### [INSTRUCTIONS TO FOLLOW]
Quote the entries below from the line with "Clock buffer | 61 | 2.99" through the line with "-- kinds of", both ends included, and only those lines.
----- PROVIDED DATA
What follows belongs to an exercise in optimizing a design on an open flow for small area, a short achievable clock period and few clock cycles; a production flow would make more cautious choices. In this exercise RTL edits were held to simulation tests only and were not proved equivalent to the original. No activity file was given, so power comes from the tool's default toggle rates.

File: flow/design.v
package tcprc_pkg;
  localparam int unsigned PACKET_BYTES = 1024;
  localparam int unsigned Q_W    = 32;
  localparam int unsigned ACK_W  = 32;
  localparam int unsigned XFER_W = 48;
  localparam int unsigned DUP_W  = 8;
  localparam int unsigned K_W    = 33;
  localparam logic [Q_W-1:0] ONE_Q        = 32'h0001_0000;
  localparam logic [Q_W-1:0] RESET_WINDOW = 32'h0004_0000;
  localparam logic [Q_W-1:0] RESET_THRESH = 32'h0040_0000;
  localparam logic [Q_W-1:0] MIN_THRESH   = 32'h0002_0000;
  localparam logic [Q_W-1:0] FR_FLOOR     = 32'h0004_0000;
  localparam logic [Q_W-1:0] FR_INFLATE   = 32'h0003_0000;
  localparam logic [DUP_W-1:0] DUP_TRIGGER = 8'd3;
  localparam logic [DUP_W-1:0] DUP_MAX     = 8'd255;
  typedef enum logic [1:0] {
    PH_SLOW_START    = 2'd0,
    PH_CONG_AVOID    = 2'd1,
    PH_FAST_RECOVERY = 2'd2
  } phase_t;
  localparam int unsigned DIV_NUM_W = 18;
  localparam int unsigned DIV_DEN_W = 17;
  localparam int unsigned DIV_STEPS = DIV_NUM_W;
  localparam int unsigned DIV_CW    = $clog2(DIV_STEPS);
  typedef struct packed {
    logic                 start;
    logic [DIV_NUM_W-1:0] num;
    logic [DIV_DEN_W-1:0] den;
  } div_req_t;
  typedef struct packed {
    logic                 done;
    logic [DIV_NUM_W-1:0] quo;
  } div_rsp_t;
endpackage
import tcprc_pkg::*;
module tcprc_div (
  input  logic     clk,
  input  logic     rst_n,
  input  tcprc_pkg::div_req_t req,
  output tcprc_pkg::div_rsp_t rsp
);
  logic [DIV_DEN_W-1:0] rem_r;
  logic [DIV_NUM_W-1:0] quo_r;
  logic [DIV_DEN_W-1:0] den_r;
  logic [DIV_CW-1:0]    cnt_r;
  logic                 busy_r;
  logic                 done_r;
  logic [DIV_DEN_W:0]   partial;
  logic [DIV_DEN_W+1:0] diff;
  logic                 fits;
  assign partial = {rem_r, quo_r[DIV_NUM_W-1]};
  assign diff    = {1'b0, partial} - {2'b00, den_r};
  assign fits    = !diff[DIV_DEN_W+1];
  always_ff @(posedge clk) begin
    if (!rst_n) begin
      busy_r <= 1'b0;
      done_r <= 1'b0;
      cnt_r  <= '0;
    end else if (req.start) begin
      rem_r  <= '0;
      quo_r  <= req.num;
      den_r  <= req.den;
      cnt_r  <= '0;
      busy_r <= 1'b1;
      done_r <= 1'b0;
    end else if (busy_r) begin
      rem_r <= fits ? diff[DIV_DEN_W-1:0] : partial[DIV_DEN_W-1:0];
      quo_r <= {quo_r[DIV_NUM_W-2:0], fits};
      cnt_r <= cnt_r + 1'b1;
      if (cnt_r == DIV_CW'(DIV_STEPS - 1)) begin
        busy_r <= 1'b0;
        done_r <= 1'b1;
      end
    end else begin
      done_r <= 1'b0;
    end
  end
  assign rsp.done = done_r;
  assign rsp.quo  = quo_r;
endmodule
import tcprc_pkg::*;
module tcp_reno_congestion_window_top (
  input  logic              clk,
  input  logic              rst_n,
  input  logic              cfg_wr_en,
  input  logic [47:0]       cfg_wr_data,    
  input  logic              in_tvalid,
  output logic              in_tready,
  input  logic [31:0]       in_tdata,       
  input  logic [0:0]        in_tuser,       
  output logic              out_tvalid,
  input  logic              out_tready,
  output logic [87:0]       out_tdata       
);
  typedef enum logic [3:0] {
    S_IDLE, S_EVAL, S_STEP, S_SS_ADD, S_CA_RECIP, S_CA_NEED, S_CA_MUL, S_CA_ADD, S_FIN
  } state_t;
  function automatic logic [Q_W-1:0] halve_floor2(input logic [Q_W-1:0] w);
    logic [Q_W-1:0] h;
    h = w >> 1;
    halve_floor2 = (h < MIN_THRESH) ? MIN_THRESH : h;
  endfunction
  function automatic logic [Q_W-1:0] sat34(input logic [Q_W+1:0] s);
    sat34 = (s[Q_W+1:Q_W] != 2'b00) ? '1 : s[Q_W-1:0];
  endfunction
  state_t              state_r, state_nxt;
  logic [Q_W-1:0]      w_r, w_nxt;
  logic [Q_W-1:0]      thr_r, thr_nxt;
  logic [DUP_W-1:0]    dup_r, dup_nxt;
  logic [ACK_W-1:0]    base_r, base_nxt;
  tcprc_pkg::phase_t   phase_r, phase_nxt;
  logic                fin_r, fin_nxt;
  logic                rtx_r, rtx_nxt;
  logic [XFER_W-1:0]   xfer_r;
  logic                act_r, act_nxt;
  logic [ACK_W-1:0]    ack_r, ack_nxt;
  logic [K_W-1:0]      k_r, k_nxt;
  logic [DIV_NUM_W-1:0] t_r, t_nxt;
  logic [DIV_DEN_W-1:0] d_r, d_nxt;
  logic [DIV_NUM_W+DIV_DEN_W-1:0] prod_r, prod_nxt;
  logic                ss_last_r, ss_last_nxt;
  logic                out_valid_r, out_valid_nxt;
  logic [87:0]         out_data_r, out_data_nxt;
  tcprc_pkg::div_req_t div_req;
  tcprc_pkg::div_rsp_t div_rsp;
  logic [XFER_W:0]     ack_bytes;
  logic                final_hit;
  logic [DUP_W-1:0]    dup_inc;
  logic [Q_W-1:0]      thr_h;
  logic [16:0]         ss_need;
  logic [15:0]         n_eff;
  logic [15:0]         n_inc;
  logic [K_W-1:0]      need_num;
  logic [Q_W+1:0]      sum_w;
  tcprc_div u_div (
    .clk   (clk),
    .rst_n (rst_n),
    .req   (div_req),
    .rsp   (div_rsp)
  );
  assign ack_bytes = (XFER_W+1)'(ack_r) * (XFER_W+1)'(PACKET_BYTES);
  assign final_hit = ack_bytes >= {1'b0, xfer_r};
  assign dup_inc   = (dup_r == DUP_MAX) ? dup_r : dup_r + 1'b1;
  assign thr_h     = halve_floor2(w_r);
  always_comb begin
    logic [K_W-1:0] up;
    up = K_W'(thr_r - w_r) + K_W'(ONE_Q - 32'd1);
    ss_need = (w_r < thr_r) ? up[K_W-1:16] : 17'd1;
  end
  assign n_eff = (w_r[31:16] == 16'd0) ? 16'd1 : w_r[31:16];
  assign n_inc = n_eff + 16'd1;
  assign need_num = {1'b0, n_inc, 16'h0000} - {1'b0, w_r}
                  + K_W'(div_rsp.quo[DIV_DEN_W-1:0]) - K_W'(1);
  assign in_tready  = (state_r == S_IDLE);
  assign out_tvalid = out_valid_r;
  assign out_tdata  = out_data_r;
  always_comb begin
    state_nxt     = state_r;
    w_nxt         = w_r;
    thr_nxt       = thr_r;
    dup_nxt       = dup_r;
    base_nxt      = base_r;
    phase_nxt     = phase_r;
    fin_nxt       = fin_r;
    rtx_nxt       = rtx_r;
    act_nxt       = act_r;
    ack_nxt       = ack_r;
    k_nxt         = k_r;
    t_nxt         = t_r;
    d_nxt         = d_r;
    prod_nxt      = prod_r;
    ss_last_nxt   = ss_last_r;
    out_data_nxt  = out_data_r;
    out_valid_nxt = out_valid_r && !out_tready;
    div_req       = '0;
    sum_w         = '0;
    unique case (state_r)
      S_IDLE: begin
        if (in_tvalid) begin
          act_nxt   = in_tuser[0];
          ack_nxt   = in_tdata;
          state_nxt = S_EVAL;
        end
      end
      S_EVAL: begin
        rtx_nxt   = 1'b0;
        state_nxt = S_FIN;
        if (fin_r) begin
        end else if (act_r) begin
          thr_nxt   = thr_h;
          w_nxt     = ONE_Q;
          dup_nxt   = '0;
          phase_nxt = PH_SLOW_START;
          rtx_nxt   = 1'b1;
        end else if (final_hit) begin
          fin_nxt = 1'b1;
        end else if (ack_r >= base_r) begin
          k_nxt     = K_W'(ack_r - base_r) + K_W'(1);
          dup_nxt   = '0;
          base_nxt  = ack_r + 32'd1;
          state_nxt = S_STEP;
        end else if (ack_r == base_r - 32'd1) begin
          dup_nxt = dup_inc;
          if (phase_r == PH_FAST_RECOVERY) begin
            w_nxt = sat34((Q_W+2)'(w_r) + (Q_W+2)'(ONE_Q));
          end else if (dup_inc == DUP_TRIGGER) begin
            thr_nxt   = thr_h;
            w_nxt     = sat34((Q_W+2)'(thr_h) + (Q_W+2)'(FR_INFLATE));
            phase_nxt = PH_FAST_RECOVERY;
            rtx_nxt   = 1'b1;
          end
        end
      end
      S_STEP: begin
        if (k_r == '0) begin
          state_nxt = S_FIN;
        end else begin
          unique case (phase_r)
            PH_FAST_RECOVERY: begin
              w_nxt     = (thr_r < FR_FLOOR) ? FR_FLOOR : thr_r;
              phase_nxt = PH_CONG_AVOID;
              k_nxt     = k_r - K_W'(1);
            end
            PH_SLOW_START: begin
              if (k_r < K_W'(ss_need)) begin
                t_nxt       = k_r[DIV_NUM_W-1:0];
                ss_last_nxt = 1'b0;
              end else begin
                t_nxt       = DIV_NUM_W'(ss_need);
                ss_last_nxt = 1'b1;
              end
              state_nxt = S_SS_ADD;
            end
            PH_CONG_AVOID: begin
              if (n_eff == 16'hFFFF) begin
                w_nxt = sat34((Q_W+2)'(w_r) + (Q_W+2)'(k_r));
                k_nxt = '0;
              end else begin
                div_req.start = 1'b1;
                div_req.num   = DIV_NUM_W'(ONE_Q);
                div_req.den   = DIV_DEN_W'(n_eff);
                state_nxt     = S_CA_RECIP;
              end
            end
            default: state_nxt = S_FIN;
          endcase
        end
      end
      S_SS_ADD: begin
        sum_w = (Q_W+2)'(w_r) + (Q_W+2)'({t_r, 16'h0000});
        w_nxt = sat34(sum_w);
        k_nxt = k_r - K_W'(t_r);
        if (ss_last_r || sat34(sum_w) >= thr_r) begin
          phase_nxt = PH_CONG_AVOID;
        end
        state_nxt = S_STEP;
      end
      S_CA_RECIP: begin
        if (div_rsp.done) begin
          d_nxt         = div_rsp.quo[DIV_DEN_W-1:0];
          div_req.start = 1'b1;
          div_req.num   = need_num[DIV_NUM_W-1:0];
          div_req.den   = div_rsp.quo[DIV_DEN_W-1:0];
          state_nxt     = S_CA_NEED;
        end
      end
      S_CA_NEED: begin
        if (div_rsp.done) begin
          t_nxt     = (k_r < K_W'(div_rsp.quo)) ? k_r[DIV_NUM_W-1:0] : div_rsp.quo;
          state_nxt = S_CA_MUL;
        end
      end
      S_CA_MUL: begin
        prod_nxt  = (DIV_NUM_W+DIV_DEN_W)'(t_r) * (DIV_NUM_W+DIV_DEN_W)'(d_r);
        state_nxt = S_CA_ADD;
      end
      S_CA_ADD: begin
        sum_w     = (Q_W+2)'(w_r) + (Q_W+2)'(prod_r);
        w_nxt     = sat34(sum_w);
        k_nxt     = k_r - K_W'(t_r);
        state_nxt = S_STEP;
      end
      S_FIN: begin
        if (!out_valid_r || out_tready) begin
          out_data_nxt  = {4'b0000, fin_r, rtx_r, base_r, phase_r, thr_r, w_r[31:16]};
          out_valid_nxt = 1'b1;
          state_nxt     = S_IDLE;
        end
      end
      default: state_nxt = S_IDLE;
    endcase
  end
  always_ff @(posedge clk) begin
    if (!rst_n) begin
      state_r     <= S_IDLE;
      w_r         <= RESET_WINDOW;
      thr_r       <= RESET_THRESH;
      dup_r       <= '0;
      base_r      <= 32'd1;
      phase_r     <= PH_SLOW_START;
      fin_r       <= 1'b0;
      rtx_r       <= 1'b0;
      out_valid_r <= 1'b0;
      xfer_r      <= '0;
    end else begin
      state_r     <= state_nxt;
      w_r         <= w_nxt;
      thr_r       <= thr_nxt;
      dup_r       <= dup_nxt;
      base_r      <= base_nxt;
      phase_r     <= phase_nxt;
      fin_r       <= fin_nxt;
      rtx_r       <= rtx_nxt;
      out_valid_r <= out_valid_nxt;
      if (cfg_wr_en) begin
        xfer_r <= cfg_wr_data;
      end
    end
    act_r      <= act_nxt;
    ack_r      <= ack_nxt;
    k_r        <= k_nxt;
    t_r        <= t_nxt;
    d_r        <= d_nxt;
    prod_r     <= prod_nxt;
    ss_last_r  <= ss_last_nxt;
    out_data_r <= out_data_nxt;
  end
endmodule
File: flow/run.sh
#!/bin/bash
# synth_recipe.tcl (not shown) runs the flow's synth.tcl, then flattens the netlist and writes it again
# the make line also repeats each setting of config.mk as NAME=value (left out here)
make -C /OpenROAD-flow-scripts/flow DESIGN_CONFIG=/design/flow/config.mk WORK_HOME=/design/flow/orfs CLKGATE_MAP_FILE= SYNTH_SCRIPT=/design/flow/synth_recipe.tcl finish
File: flow/constraint.sdc
create_clock -name core_clock -period 8.5 [get_ports {clk}]
set_input_delay 1.7000 -clock core_clock [delete_from_list [all_inputs] [get_ports {clk}]]
set_output_delay 1.7000 -clock core_clock [all_outputs]
set_load 0.01 [all_outputs]
File: flow/config.mk
export PLATFORM = sky130hd
export DESIGN_NAME = tcp_reno_congestion_window_top
export DESIGN_NICKNAME = tcp_reno_congestion_window_top
export VERILOG_FILES = /design/flow/design.v
export SDC_FILE = /design/flow/constraint.sdc
export NUM_CORES = 4
export LEC_CHECK = 0
export CAP_MARGIN = 20
export CORE_MARGIN = 2
export CORE_UTILIZATION = 40
export SLEW_MARGIN = 20
==> flow_summary.ini <==
[synthesis]
syn_area_per_cell_um2 = 8.95
yosysSeqAreaShare_pct = 26.3
synth_edf_count = 271
yosys_warnings = 2
netlist_area_mm2 = 0.0437
synthArstFlopShare_pct = 0
synth_cells = 4881
ys_ff_latch = 438
synth_cell_type_count = 98
ys.flop_type = edfxtp_1

[timing]
min_period_over_period_pct = 89.5
setup_tns_ns = 0
drv_slew = 0
setup_viol = 0
slew_headroom_pct = 19.4
max_freq_mhz = 131
rsz0062_at_grt = no
tightestPinTransition_ns = 1.19
fin_crit_ns = 7.61
clock_skew_ns = 0.0918
whs_ns = 0.440
hold_viol = 0

[clock_tree]
clk_pin_slew_worst_paths_ns = 0.06
cts_buffer_depth = 3
clk_latency_ns = 0.71
clock_sinks = 438
cts-hold-fix-buffers = 0
numCtsBuffers = 56
postCtsSetupBuffers = 0
cts.repair.resized = 0
ctsRootBufferMaster = clkbuf_16
htree_levels = 2
cts_tree = built

[pwr]
power_density_mw_per_mm2 = 257
peakVddDrop_v = 0.000261
p_leak_nw = 20.8

[critical_path]
critPathKind = register to register
cp_max_fo = 19
arrival_ns = 7.98
required_ns = 8.87
startpoint_type = register
end_kind = register

[routing]
dr_wl_met3_um = 9220
vias_per_cell = 5.72
wirelength_um = 140000
drtAntennaViolNets = 0
post-route-drc-count = 0
top_layer = met5
via_count = 36900
dr.pass1.iters = 6
wl_per_cell_um = 21.6
drt_iter0_drc = 3057
met2_length_um = 65400
m1WireLength_um = 57600

[grt]
grt_max_degree = 86
first_global_vias = 36600
antenna_found_initial = 3
grt_overflow = 0
grt_pass1_wl_um = 216000
grt.total_usage_pct = 24.7

[floorplanning]
die_area_mm2 = 0.112
die_w_um = 335
io_pins = 176
die_h_um = 335
initial_core_util_pct = 40.3
rows = 121
core_mm2 = 0.109

[finish]
utilization_pct = 45.1
multi_input_area_mm2 = 0.0293
regArea_mm2 = 0.0115
fillers = 10600
drive_above_1_share_pct = 5.18
finish.net_count = 5855
areaGrowthSynthToFinish_pct = 12.0

[outcome]
status = complete, no violations

[run]
maxCapViolCount = 0

[placed_design]
gp_congestion = 0.998
portBuffers = 170
dpl.hpwl_um = 109000

[min_path]
hold_path_class = register to register
-- state kept, by name, summed over array words and instances, names as in the netlist, 2 cells and up --
register and count:
xfer_r 48, u_div.den_r 17, prod_r 34, w_r 32, d_r 17, dup_r 8, u_div.cnt_r 5, phase_r 2
t_r 18, out_data_r 83, state_r 4, thr_r 31, u_div.quo_r 18, k_r 33, ack_r 32, u_div.rem_r 17
base_r 32
-- through the flow --
step,power [mW],cell area [um2],std cells,setup slack [ns]
3_3_place_gp,10.0,47000,6348,1.15
6_report,12.6,48900,6456,0.891
5_1_grt,13.5,48900,6455,0.527
2_1_floorplan,7.85,43700,4885,1.81
3_5_place_dp,10.1,47000,6348,1.00
4_1_cts,12.6,48900,6454,0.912
-- worst paths after layout --
path	startpoint	to	slack [ns]	cells after the start
max	t_r[6]	prod_r[32]	0.89	22
min	rtx_r	out_data_r[82]	0.44	0
max reg2reg	t_r[6]	prod_r[32]	0.89	22
min reg2reg	rtx_r	out_data_r[82]	0.44	0
-- per-layer routing --
metal	vias to the layer above	track usage, %
met1	18000	31.2
met4	2	11.3
li1	17300	-
met3	311	4.18
met5	-	0
met2	1300	41.3
-- layout make-up --
cell class | instances | area share [%]
Antenna cell | 1 | 0.00511
Clock buffer | 61 | 2.99
Clock inverter | 45 | 0.895
Inverter | 588 | 4.52
Multi-Input combinational cell | 3663 | 59.9
Sequential cell | 438 | 23.5
Tap cell | 1414 | 3.62
Timing Repair Buffer | 246 | 4.66
-- report_power, final --
| part | switching [mW] | internal [mW] |
|---|---|---|
| Clock | 1.11 | 1.36 |
| Combinational | 4.23 | 2.80 |
| Sequential | 0.408 | 2.66 |
-- worst max-delay path, cell delays in order, from the launching register on --
cell and delay (ns):
edfxtp_1 0.91, nand2_1 0.17, fa_1 0.55, inv_1 0.05
fa_1 0.50, fa_1 0.52, inv_1 0.05, fa_1 0.46
fa_1 0.54, inv_1 0.05, fa_1 0.48, ha_1 0.37
a21oi_1 0.18, nand2_1 0.07, a21oi_1 0.31, nor3b_1 0.31
a211oi_1 0.18, o21a_1 0.30, a211oi_1 0.66, o211a_1 0.28
o21bai_1 0.08, a21oi_1 0.18, xnor2_1 0.08
-- synth_stat cells, types with 33 or more instances --
master	count	share of area, %
inv_1	584	5.0
ha_1	515	15
nand2_1	479	4.1
nor2_1	318	2.7
edfxtp_1	271	19
fa_1	261	12
a21oi_1	250	2.9
o21ai_0	213	2.4
xnor2_1	194	3.9
clkbuf_1	170	1.5
dfxtp_1	167	7.7
nand3_1	121	1.4
and2_1	115	1.6
a21o_1	102	1.8
xor2_1	87	1.7
nor3_1	77	0.88
mux2i_1	75	1.7
a211oi_1	73	1.3
nand4_1	61	0.87
nand2b_1	46	0.66
nor2b_1	46	0.66
and3_1	44	0.63
o221ai_1	37	0.74
o211ai_1	33	0.57
-- kinds of logic (layout without fill, tap and decap cells) --
logic type      count (synthesis)  in the layout  share of synthesized area (%)
mux                            78             78                           1.80
fa+ha+maj                     776            776                           26.7
simple gates                 1446           1446                           15.9
flops                         438            438                           26.3
xor+xnor                      281            281                           5.63
buf+inv                       784            940                           6.89
other cells                     1              6                        0.00858
compound gates               1077           1077                           16.8
-- placed cells by master (no fill, tap or decap), types with 17 or more instances in the layout --
cell,instances
o21bai_1,23
or2_2,23
nand3_1,121
clkbuf_16,57
fa_1,261
a31oi_1,26
nor4_1,31
o221a_2,22
o21ai_0,213
nand2b_1,46
xnor2_1,194
nand2_1,479
o41ai_1,20
xor2_1,87
mux2i_1,75
and3_1,43
o21a_1,31
nor2_1,313
a21oi_1,250
a21o_1,102
nor3_1,75
nor2b_1,46
inv_1,583
nand4_1,61
dfxtp_1,167
a221o_1,20
a211oi_1,73
ha_1,515
or3_1,26
edfxtp_1,271
and2_1,115
buf_4,75
a211o_1,17
o22ai_1,29
clkdlybuf4s50_1,168
o221ai_1,37
o211ai_1,33
o31ai_1,32
Testbench counts, summed over its fixed seeds: cycles 487,078.

## static timing again, ports no longer ideal
Ports are ideal in the flow. The routed layout listed here was re-timed in OpenROAD.
Step 1 sets driving cells, clkbuf_16 on the clock port and buf_2 on the other inputs (assumed; they add their load-dependent delay and slew).
Step 2 times the ports against the registers' clock, not the clock port: input delays grow and output delays shrink by t, the midpoint of the rising clock arrivals with the driver on.
Slacks: no drivers / after step 1 / after step 2; pairs: no drivers / after step 1.
t, ns: 0.727
slack for setup (ns): 0.891 / 0.891 / 0.891
worst data-port slew with drivers (ns): 0.07
After both steps setup and hold are still met in this run. For this run, drivers alone change the setup slack by 0.000 ns; drivers and shift together by 0.000 ns.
----------
### [YOUR RESPONSE]
Clock buffer | 61 | 2.99
Clock inverter | 45 | 0.895
Inverter | 588 | 4.52
Multi-Input combinational cell | 3663 | 59.9
Sequential cell | 438 | 23.5
Tap cell | 1414 | 3.62
Timing Repair Buffer | 246 | 4.66
-- report_power, final --
| part | switching [mW] | internal [mW] |
|---|---|---|
| Clock | 1.11 | 1.36 |
| Combinational | 4.23 | 2.80 |
| Sequential | 0.408 | 2.66 |
-- worst max-delay path, cell delays in order, from the launching register on --
cell and delay (ns):
edfxtp_1 0.91, nand2_1 0.17, fa_1 0.55, inv_1 0.05
fa_1 0.50, fa_1 0.52, inv_1 0.05, fa_1 0.46
fa_1 0.54, inv_1 0.05, fa_1 0.48, ha_1 0.37
a21oi_1 0.18, nand2_1 0.07, a21oi_1 0.31, nor3b_1 0.31
a211oi_1 0.18, o21a_1 0.30, a211oi_1 0.66, o211a_1 0.28
o21bai_1 0.08, a21oi_1 0.18, xnor2_1 0.08
-- synth_stat cells, types with 33 or more instances --
master	count	share of area, %
inv_1	584	5.0
ha_1	515	15
nand2_1	479	4.1
nor2_1	318	2.7
edfxtp_1	271	19
fa_1	261	12
a21oi_1	250	2.9
o21ai_0	213	2.4
xnor2_1	194	3.9
clkbuf_1	170	1.5
dfxtp_1	167	7.7
nand3_1	121	1.4
and2_1	115	1.6
a21o_1	102	1.8
xor2_1	87	1.7
nor3_1	77	0.88
mux2i_1	75	1.7
a211oi_1	73	1.3
nand4_1	61	0.87
nand2b_1	46	0.66
nor2b_1	46	0.66
and3_1	44	0.63
o221ai_1	37	0.74
o211ai_1	33	0.57
-- kinds of logic (layout without fill, tap and decap cells) --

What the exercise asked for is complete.